Tuesday, 31 March 2015

Life lessons from a furry friend

It’s been a while since I’ve posted, but it’s been one of those months you know? With visits from friends, visits to friends, and a certain friend coming to stay at my house for an extended holiday…. and this particular friend is very special.  No, I haven’t gone and found myself a man whose hunky charms are so alluring I have been distracted from writing for a while. Instead, my friend who has been visiting is that of a hairy variety, ginger in hue, and VERY high maintenance. Not my usual type at all, and that’s before you take into account the four legs and very waggy tail. Yes… I have been dogsitting. Now those who know me will know that I am a bit of a nut for the dogs. No bonkers cat woman status for me, for I’m all about the waggy tails. So when my mate Simon went on hols recently, he knew I would be as overjoyed to look after his dog Cedric as his Cedric would be to come and live with me (well I think I may have been more excited but still, anyone can be bribed with treats). The week was an experience and taught me some lessons in life that I am sharing with you here:


Never leave a TV remote unattended
EXHIBIT A: "Who? ME??"
While your aversion to that rubber faced media mogul Rupert Murdoch may be swayed by a vast array of reality TV rubbish / documentaries/ latest drama from across the Atlantic*, a dog is not distracted by such matters… as I know to my cost! Needless to say, when my back was turned Cedders released his hitherto disguised rage at Mr Murdoch upon my sky remote, as can be witnessed both by exhibit A and my £25.00 lighter wallet.
*delete as appropriate

Don’t judge a woman by her pockets
Usually my pockets are jammed full of the essential fripperies of London life; oyster card, lip balm, housekeys, cigs & lighter - not so when my furry friend is about! Pockets become the receptacle for all things needed immediately to hand, namely poo bags & treats. So next time you see a woman with schmackos, bonios and all manner of bakers complete spilling from her jeans, please don’t assume she’s on the latest fad diet & chastise her nutritional choices. She’s just a woman, doing what she needs to do to make sure 1. her dog is kept to heel and 2. the streets of Hackney don’t suffer his presence too much.

Not MY actual hand.
That would be disgusting
Swan poos are bigger than you’d imagine
Now, this is one I’d never considered before my foray into dogsitting but HAVE YOU SEEN THE SIZE OF EM??? I know a swan is rumoured to be able to break your arm, but let me tell you, a swan poo can very nearly break your spirit. It certainly nearly broke mine when I had to clean off my ginger ninja after his delighted squirmings into said monstrosities. They are frickin HUGE them things! Huge and gooey and quite frankly more than I’d ever thought swan would be able to produce, what do those things EAT???  Actually, am not sure I want to know, but either ways, their deposits take me neatly onto the next subject.

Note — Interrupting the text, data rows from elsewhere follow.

## src/pkg/ovc_pkg.sv

```systemverilog
// Function
// RL1: Right mixer attenuation bits 3 and 2: DAC inputs, 1 means -6dB.
// RL2: Right mixer attenuation bits 1 and 0: bypass inputs, 1 = -6dB, reset 0.
// RL3: With zero-cross gating on, a gain change waits for a zero crossing.
// RL4: With timeout enabled, a pending change applies after a long wait.
// RL5: Written gain codes are staged only; active gain moves on commit.
// RL6: Commit bit 7 in either headphone register updates both sides together. Code commits both at once; a gated side moves at its own crossing or timeout.
// RL7: Headphone bit 8 silences its side; resets unmuted.
// RL8: Headphone bit 6 enables zero-cross gating for its side; resets off.
// RL9: Gain code 0 is -57dB, 1dB per step, 57 is 0dB, 63 is +6dB.
// RL10: Both headphone gain codes reset to 10_1101.
// RL11: Each output has its own gating and independent volume and mute.
// RL12: Commit bit is a write-one strobe, reads 0, writing 0 does nothing.
package ovc_pkg;
    localparam int unsigned CLK_HZ = 50_000_000;
    localparam int unsigned ZERO_GATE_TIMEOUT_MS = 10;
    localparam int unsigned ZERO_GATE_TIMEOUT_CYCLES =
        (CLK_HZ / 1000) * ZERO_GATE_TIMEOUT_MS;

    localparam int unsigned ADR_W = 10;
    localparam int unsigned IDX_LSB = 2;
    localparam int unsigned DATA_W = 32;

    // Register indices; byte address is four times the index
    localparam logic [7:0] IDX_RSPK_ATTEN = 8'h37;
    localparam logic [7:0] IDX_PHONES_LEFT = 8'h39;
    localparam logic [7:0] IDX_PHONES_RIGHT = 8'h3A;
    localparam logic [7:0] IDX_TIMEOUT_CTRL = 8'h40;
    localparam logic [7:0] IDX_GAIN_STATUS = 8'h41;

    localparam int unsigned SILENCE_BIT = 8;
    localparam int unsigned COMMIT_BIT = 7;
    localparam int unsigned ZGATE_BIT = 6;
    localparam int unsigned GAIN_MSB = 5;
    localparam int unsigned ATTEN_MSB = 3;
    localparam int unsigned TIMEOUT_EN_BIT = 0;
    localparam int unsigned STAT_RIGHT_LSB = 8;
    localparam int unsigned STAT_LEFT_PEND_BIT = 16;
    localparam int unsigned STAT_RIGHT_PEND_BIT = 17;
    localparam int unsigned SIDES = 2;
    localparam int unsigned SIDE_LEFT = 0;
    localparam int unsigned SIDE_RIGHT = 1;

    typedef logic [GAIN_MSB:0] gain_code_t;

    localparam gain_code_t GAIN_CODE_RESET = 6'h2D;

    typedef struct packed {
        logic left_dac_to_rspk_atten;
        logic right_dac_to_rspk_atten;
        logic left_bypass_to_rspk_atten;
        logic right_bypass_to_rspk_atten;
    } rspk_atten_t;

    localparam rspk_atten_t RSPK_ATTEN_RESET = 4'h0;

    typedef struct packed {
        logic silence;
        logic zero_gate_en;
        gain_code_t gain_code;
    } phones_setting_t;

    localparam phones_setting_t PHONES_RESET = {1'b0, 1'b0, GAIN_CODE_RESET};

    typedef struct packed {
        logic silence;
        logic pending;
        gain_code_t active_gain;
    } phones_output_t;
endpackage : ovc_pkg

```

## src/zero_gate.sv

```systemverilog
`timescale 1ns/1ns
`default_nettype none
module zero_gate #(
    parameter int unsigned TIMEOUT_CYCLES = ovc_pkg::ZERO_GATE_TIMEOUT_CYCLES
) (
    input wire logic clk_i,
    input wire logic rst_i,
    input wire logic commit_i,
    input wire ovc_pkg::gain_code_t staged_i,
    input wire logic gate_en_i,
    input wire logic timeout_en_i,
    input wire logic sign_i,
    output logic pending_o,
    output ovc_pkg::gain_code_t active_o
);
    import ovc_pkg::*;

    localparam int unsigned CW = $clog2(TIMEOUT_CYCLES + 1);
    localparam logic [CW-1:0] LAST_COUNT = CW'(TIMEOUT_CYCLES - 1);
    localparam logic [CW-1:0] COUNT_ONE = CW'(1);

    typedef struct packed {
        logic sync_a;
        logic sync_b;
        logic sign_prev;
        logic pending;
        gain_code_t target;
        gain_code_t active;
        logic [CW-1:0] count;
    } zg_state_t;

    zg_state_t state_ff;
    zg_state_t nxt_state;
    logic crossing;
    logic timed_out;

    always_comb
    begin
        nxt_state = state_ff;
        nxt_state.sync_a = sign_i;
        nxt_state.sync_b = state_ff.sync_a;
        nxt_state.sign_prev = state_ff.sync_b;
        // Sign flip of the output signal marks a zero crossing
        crossing = state_ff.sync_b ^ state_ff.sign_prev; // RL3
        timed_out = timeout_en_i && (state_ff.count == LAST_COUNT); // RL4
        if (state_ff.pending)
        begin
            nxt_state.count = state_ff.count + COUNT_ONE;
            // Dropping the gate mid-wait must not strand the change
            if (crossing || timed_out || !gate_en_i) // RL3 RL4
            begin
                nxt_state.active = state_ff.target;
                nxt_state.pending = 1'b0;
            end
        end
        // A new commit outranks a crossing in the same cycle
        if (commit_i)
        begin
            nxt_state.count = '0;
            if (gate_en_i) // RL3 RL11
            begin
                nxt_state.target = staged_i;
                nxt_state.pending = 1'b1;
            end
            else
            begin
                nxt_state.active = staged_i; // RL5
                nxt_state.pending = 1'b0;
            end
        end
    end

    always_ff @(posedge clk_i)
    begin
        if (rst_i)
        begin
            state_ff <= '0;
            // Synchroniser runs on so release sees no false crossing
            state_ff.sync_a <= nxt_state.sync_a;
            state_ff.sync_b <= nxt_state.sync_b;
            state_ff.sign_prev <= nxt_state.sign_prev;
            state_ff.target <= GAIN_CODE_RESET;
            state_ff.active <= GAIN_CODE_RESET; // RL10
        end
        else
        begin
            state_ff <= nxt_state;
        end
    end

    assign pending_o = state_ff.pending;
    assign active_o = state_ff.active;
endmodule : zero_gate
`default_nettype wire

```

## src/output_volume_control_regs.sv

```systemverilog
`timescale 1ns/1ns
`default_nettype none
module output_volume_control_regs #(
    parameter int unsigned TIMEOUT_CYCLES = ovc_pkg::ZERO_GATE_TIMEOUT_CYCLES
) (
    input wire logic clk_i,
    input wire logic rst_i,
    input wire logic cyc_i,
    input wire logic stb_i,
    input wire logic we_i,
    input wire logic [ovc_pkg::ADR_W-1:0] adr_i,
    input wire logic [ovc_pkg::DATA_W-1:0] dat_i,
    input wire logic [3:0] sel_i,
    output logic [ovc_pkg::DATA_W-1:0] dat_o,
    output logic ack_o,
    input wire logic left_sign_i,
    input wire logic right_sign_i,
    output ovc_pkg::rspk_atten_t rspk_atten_o,
    output ovc_pkg::phones_output_t phones_left_o,
    output ovc_pkg::phones_output_t phones_right_o
);
    import ovc_pkg::*;

    typedef struct packed {
        logic ack;
        logic [DATA_W-1:0] rdata;
        rspk_atten_t atten;
        phones_setting_t left;
        phones_setting_t right;
        logic timeout_en;
        logic commit;
    } regs_t;

    regs_t state_ff;
    regs_t nxt_state;
    logic [7:0] idx;
    logic access;
    logic wr;
    gain_code_t active [SIDES];
    logic pending [SIDES];
    phones_setting_t cfg [SIDES];
    logic sign_in [SIDES];

    assign idx = adr_i[ADR_W-1:IDX_LSB];
    // One access per cycle; ack drops the cycle after it rose
    assign access = cyc_i && stb_i && !state_ff.ack;
    assign wr = access && we_i;

    function automatic phones_setting_t write_phones(
        input phones_setting_t cur,
        input logic [DATA_W-1:0] d,
        input logic [3:0] sel
    );
        phones_setting_t r;
        r = cur;
        if (sel[0])
        begin
            r.zero_gate_en = d[ZGATE_BIT]; // RL8
            r.gain_code = d[GAIN_MSB:0]; // RL5 RL9
        end
        if (sel[1])
        begin
            r.silence = d[SILENCE_BIT]; // RL7
        end
        return r;
    endfunction : write_phones

    function automatic logic [DATA_W-1:0] read_phones(
        input phones_setting_t s
    );
        logic [DATA_W-1:0] r;
        r = '0;
        r[SILENCE_BIT] = s.silence;
        r[ZGATE_BIT] = s.zero_gate_en;
        r[GAIN_MSB:0] = s.gain_code;
        // Commit bit is a strobe and always reads zero
        r[COMMIT_BIT] = 1'b0; // RL12
        return r;
    endfunction : read_phones

    always_comb
    begin
        nxt_state = state_ff;
        nxt_state.ack = access;
        nxt_state.commit = 1'b0;
        nxt_state.rdata = '0;
        if (wr)
        begin
            unique case (idx)
                IDX_RSPK_ATTEN:
                begin
                    if (sel_i[0])
                    begin
                        nxt_state.atten = dat_i[ATTEN_MSB:0]; // RL1 RL2
                    end
                end
                IDX_PHONES_LEFT:
                begin
                    nxt_state.left = write_phones(state_ff.left, dat_i, sel_i);
                end
                IDX_PHONES_RIGHT:
                begin
                    nxt_state.right = write_phones(state_ff.right, dat_i,
                        sel_i);
                end
                IDX_TIMEOUT_CTRL:
                begin
                    if (sel_i[0])
                    begin
                        nxt_state.timeout_en = dat_i[TIMEOUT_EN_BIT]; // RL4
                    end
                end
                default:
                begin
                    nxt_state.timeout_en = state_ff.timeout_en;
                end
            endcase
            // Either side's commit bit commits both gains; each moves when its own gate allows
            if (sel_i[0] && dat_i[COMMIT_BIT] &&
                (idx == IDX_PHONES_LEFT || idx == IDX_PHONES_RIGHT)) // RL6
            begin
                nxt_state.commit = 1'b1; // RL12
            end
        end
        else if (access)
        begin
            unique case (idx)
                IDX_RSPK_ATTEN:
                begin
                    nxt_state.rdata[ATTEN_MSB:0] = state_ff.atten;
                end
                IDX_PHONES_LEFT:
                begin
                    nxt_state.rdata = read_phones(state_ff.left);
                end
                IDX_PHONES_RIGHT:
                begin
                    nxt_state.rdata = read_phones(state_ff.right);
                end
                IDX_TIMEOUT_CTRL:
                begin
                    nxt_state.rdata[TIMEOUT_EN_BIT] = state_ff.timeout_en;
                end
                IDX_GAIN_STATUS:
                begin
                    nxt_state.rdata[GAIN_MSB:0] = active[SIDE_LEFT];
                    nxt_state.rdata[STAT_RIGHT_LSB+GAIN_MSB:STAT_RIGHT_LSB] =
                        active[SIDE_RIGHT];
                    nxt_state.rdata[STAT_LEFT_PEND_BIT] = pending[SIDE_LEFT];
                    nxt_state.rdata[STAT_RIGHT_PEND_BIT] =
                        pending[SIDE_RIGHT];
                end
                default:
                begin
                    // Unmapped reads answer with zero
                    nxt_state.rdata = '0;
                end
            endcase
        end
    end

    always_ff @(posedge clk_i)
    begin
        if (rst_i)
        begin
            state_ff <= '0;
            state_ff.atten <= RSPK_ATTEN_RESET; // RL2
            state_ff.left <= PHONES_RESET; // RL7 RL8 RL10
            state_ff.right <= PHONES_RESET; // RL10
        end
        else
        begin
            state_ff <= nxt_state;
        end
    end

    assign cfg[SIDE_LEFT] = state_ff.left;
    assign cfg[SIDE_RIGHT] = state_ff.right;
    assign sign_in[SIDE_LEFT] = left_sign_i;
    assign sign_in[SIDE_RIGHT] = right_sign_i;

    // Each side has its own gate, so one slow channel never holds the other
    generate
        for (genvar s = 0; s < SIDES; s++)
        begin : g_side
            zero_gate #(
                .TIMEOUT_CYCLES(TIMEOUT_CYCLES)
            ) u_gate (
                .clk_i(clk_i),
                .rst_i(rst_i),
                .commit_i(state_ff.commit), // RL6
                .staged_i(cfg[s].gain_code),
                .gate_en_i(cfg[s].zero_gate_en), // RL11
                .timeout_en_i(state_ff.timeout_en),
                .sign_i(sign_in[s]),
                .pending_o(pending[s]),
                .active_o(active[s])
            );
        end
    endgenerate

    assign dat_o = state_ff.rdata;
    assign ack_o = state_ff.ack;
    assign rspk_atten_o = state_ff.atten;
    assign phones_left_o = {state_ff.left.silence, pending[SIDE_LEFT],
        active[SIDE_LEFT]};
    assign phones_right_o = {state_ff.right.silence, pending[SIDE_RIGHT],
        active[SIDE_RIGHT]};
endmodule : output_volume_control_regs
`default_nettype wire

```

Never leave home without your wet wipes
An essential lesson this one, as proved not only by the above point, but also with an enthusiastic meeting between Cedric and a used, discarded nappy on Epping Forest. Swans may not have the dexterity or inclination to use a litter bin, but humans do, so shame on whoever flung said nappy with such disgusting abandon. Just as well I had baby wipes to hand I can tell you (no wonder, after Operation Swan Poo) and never did they leave my side in future walks, proving that it’s not just human children that require a shedload of necessities wherever they go, but children of the furry nature too.

Men use babies, us women use dogs
We’ve all seen it, the new father left alone with his child for the first time, out nervously wandering the streets, bleary eyed, a nigh on husk of a man…. that is until the women descend, cooing like pigeons at his wrinkle faced offspring. Now I may not have offspring, but I do have  Cedric, a very handsome, boisterous Hungarian Viszla. Cedric attracted all kinds of men, young ones & old ones, hot ones & not so hot ones, white ones, black ones & blue ones. OK, maybe not blue ones (apart from that rather cold looking tramp outside of Asda once), but you get my drift. Cedders was a starting point for many a conversation with men, cut short only by his mischievous behavior, bad manners and a complete disregard at my attempts to ingratiate myself into the lives of the hot ones. But let me tell you ladies, if you want to find yourself having a nice, easy breezy conversation with the man of your dreams (Mr owner of Rex, a 9 month German Shepherd puppy, I’m looking at you here), get yourself a dog pronto.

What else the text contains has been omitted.